EngineTimeout time.Duration
}
MultiSearch dispatches a query to multiple engines concurrently.
func (*MultiSearch) Search ¶
func (m *MultiSearch) Search(ctx context.Context, query string, opts SearchOpts) (*SearchResult, error)
Search runs all engines concurrently, deduplicates by URL, collects per-engine errors.
type RedirectPattern ¶
type RedirectPattern int
RedirectPattern identifies a URL redirect scheme.
const ( RedirectNone RedirectPattern = iota RedirectDDG // //duckduckgo.com/l/?uddg=... RedirectYahoo // .../RU=.../RK=... RedirectGoogle // /url?q=... )
type Result ¶
type Result struct {
Title string `json:"title"`
URL string `json:"url"`
Snippet string `json:"snippet"`
Engine string `json:"engine"`
}
Result is a single search result from any engine.
func Execute ¶
func Execute(ctx context.Context, client HTTPClient, engine EngineConfig, query string, opts SearchOpts) ([]Result, error)

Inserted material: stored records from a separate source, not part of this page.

## config.mk

```make
export PLATFORM = sky130hd
export DESIGN_NAME = model_matrix_scalar_product_function_flat
export DESIGN_NICKNAME = d
export VERILOG_FILES = /design/src/rtl/model_matrix_scalar_product_function_pkg.sv /design/src/rtl/model_matrix_scalar_product_function_if.sv /design/src/rtl/model_scalar_fixed_multiplier.sv /design/src/rtl/model_matrix_scalar_product_function.sv /design/src/flat_wrapper.sv
export SDC_FILE = /design/constraint.sdc
export NUM_CORES = 2
export LEC_CHECK = 0
export ABC_CLOCK_PERIOD_IN_PS = 5200
export CORE_ASPECT_RATIO = 1.75
export CORE_UTILIZATION = 45
export CTS_CLUSTER_SIZE = 12
export DETAILED_ROUTE_END_ITERATION = 7
export PLACE_DENSITY_LB_ADDON = 0.05
export SYNTH_ARGS = -nofsm -noshare
export SYNTH_HDL_FRONTEND = slang
export SYNTH_SLANG_ARGS = --single-unit
```

## constraint.sdc

```tcl
create_clock -name CLK -period 5.2 [get_ports CLK]
set_input_delay 0.52 -clock CLK [delete_from_list [all_inputs] [get_ports CLK]]
set_output_delay 0.52 -clock CLK [all_outputs]
set_load 0.05 [all_outputs]
```
**config.mk**
```make
export PLATFORM = sky130hd
export DESIGN_NAME = sprite_motion_stepper
export DESIGN_NICKNAME = d
export VERILOG_FILES = /design/src/rtl/sprite_motion_stepper.sv
export SDC_FILE = /design/constraint.sdc
export NUM_CORES = 1
export LEC_CHECK = 0
export ABC_AREA = 1
export BUFFER_PORTS_ARGS = -buffer_cell sky130_fd_sc_hd__clkbuf_2
export CORE_UTILIZATION = 42
export DETAILED_ROUTE_END_ITERATION = 10
export HOLD_SLACK_MARGIN = 0.03
export PLACE_DENSITY_LB_ADDON = 0.08
export SKIP_LAST_GASP = 1
export SLEW_MARGIN = 15
export SYNTH_ARGS = -nofsm -noshare
export SYNTH_HDL_FRONTEND = slang
export SYNTH_SLANG_ARGS = --single-unit
```
**constraint.sdc**
```tcl
create_clock -name Clk -period 2.2 [get_ports Clk]
set_input_delay 0.33 -clock Clk [delete_from_list [all_inputs] [get_ports Clk]]
set_output_delay 0.33 -clock Clk [all_outputs]
set_load 0.05 [all_outputs]
```
### src/rtl/apu_length_counter.sv
// APU length counter: table load, halt, enable clear, half-frame decrement.
// Latency: load/decrement visible on length one edge after the strobe.
// Backpressure: none; strobes are single-cycle enables and never stall.
module apu_length_counter
    import apu_pkg::*;
(
    input  logic       clk,
    input  logic       reset,
    input  logic       enable,
    input  logic       load,
    input  logic [4:0] load_idx,
    input  logic       halt,
    input  logic       half_frame,
    output logic [7:0] length
);

    logic [7:0] length_q;
    logic [7:0] length_d;

    // Disable beats load beats decrement, so a coincident load drops the tick.
    always_comb begin
        length_d = length_q;
        if (!enable)
            length_d = 8'd0;
        else if (load)
            length_d = length_lookup(load_idx);
        else if (half_frame && !halt && (length_q != 8'd0))
            length_d = length_q - 8'd1;
    end

    always_ff @(posedge clk) begin
        if (reset)
            length_q <= 8'd0;
        else
            length_q <= length_d;
    end

    assign length = length_q;

endmodule
$ cat src/rtl/bcd_pkg.sv
// Shared BCD types, constants and helpers for the digit-serial subtractor.
package bcd_pkg;

  typedef logic [3:0] bcd_digit_t;

  localparam bcd_digit_t BCD_NINE = 4'd9;
  localparam bcd_digit_t BCD_ADJ  = 4'd6;

  typedef enum logic [1:0] {
    IDLE  = 2'd0,
    PASS1 = 2'd1,
    PASS2 = 2'd2,
    DONE  = 2'd3
  } sub_state_t;

  function automatic logic is_bcd(input bcd_digit_t d);
    return (d <= BCD_NINE);
  endfunction

endpackage

$ cat src/rtl/bcd_digit_add.sv
// Single-digit BCD adder with +6 decimal correction; operands arrive pre-complemented as needed.
module bcd_digit_add
  import bcd_pkg::*;
(
  input  bcd_digit_t a_i,
  input  bcd_digit_t b_i,
  input  logic       cin_i,
  output bcd_digit_t sum_o,
  output logic       cout_o
);

  logic [4:0] raw;
  logic [4:0] adj;

  // Binary add, then fold sums above nine back into a decimal digit with carry.
  always_comb begin
    raw = {1'b0, a_i} + {1'b0, b_i} + {4'b0, cin_i};
    adj = raw + {1'b0, BCD_ADJ};
    if (raw > 5'd9) begin
      sum_o  = adj[3:0];
      cout_o = 1'b1;
    end else begin
      sum_o  = raw[3:0];
      cout_o = 1'b0;
    end
  end

endmodule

Execute runs the full engine pipeline: BuildRequest -> HTTP -> ParseResponse -> PostProcess. Handles rate limiting and retries with exponential backoff.
type SearchOpts ¶
type SearchOpts struct {
MaxResults int
Page int // 1-based page number (default: 1)
Region string // e.g. "us-en"
SafeSearch string // "on", "moderate", "off"
TimeLimit string // "d" (day), "w" (week), "m" (month), "y" (year)
}
SearchOpts controls a search request.
type SearchResult ¶
SearchResult is what MultiSearch returns.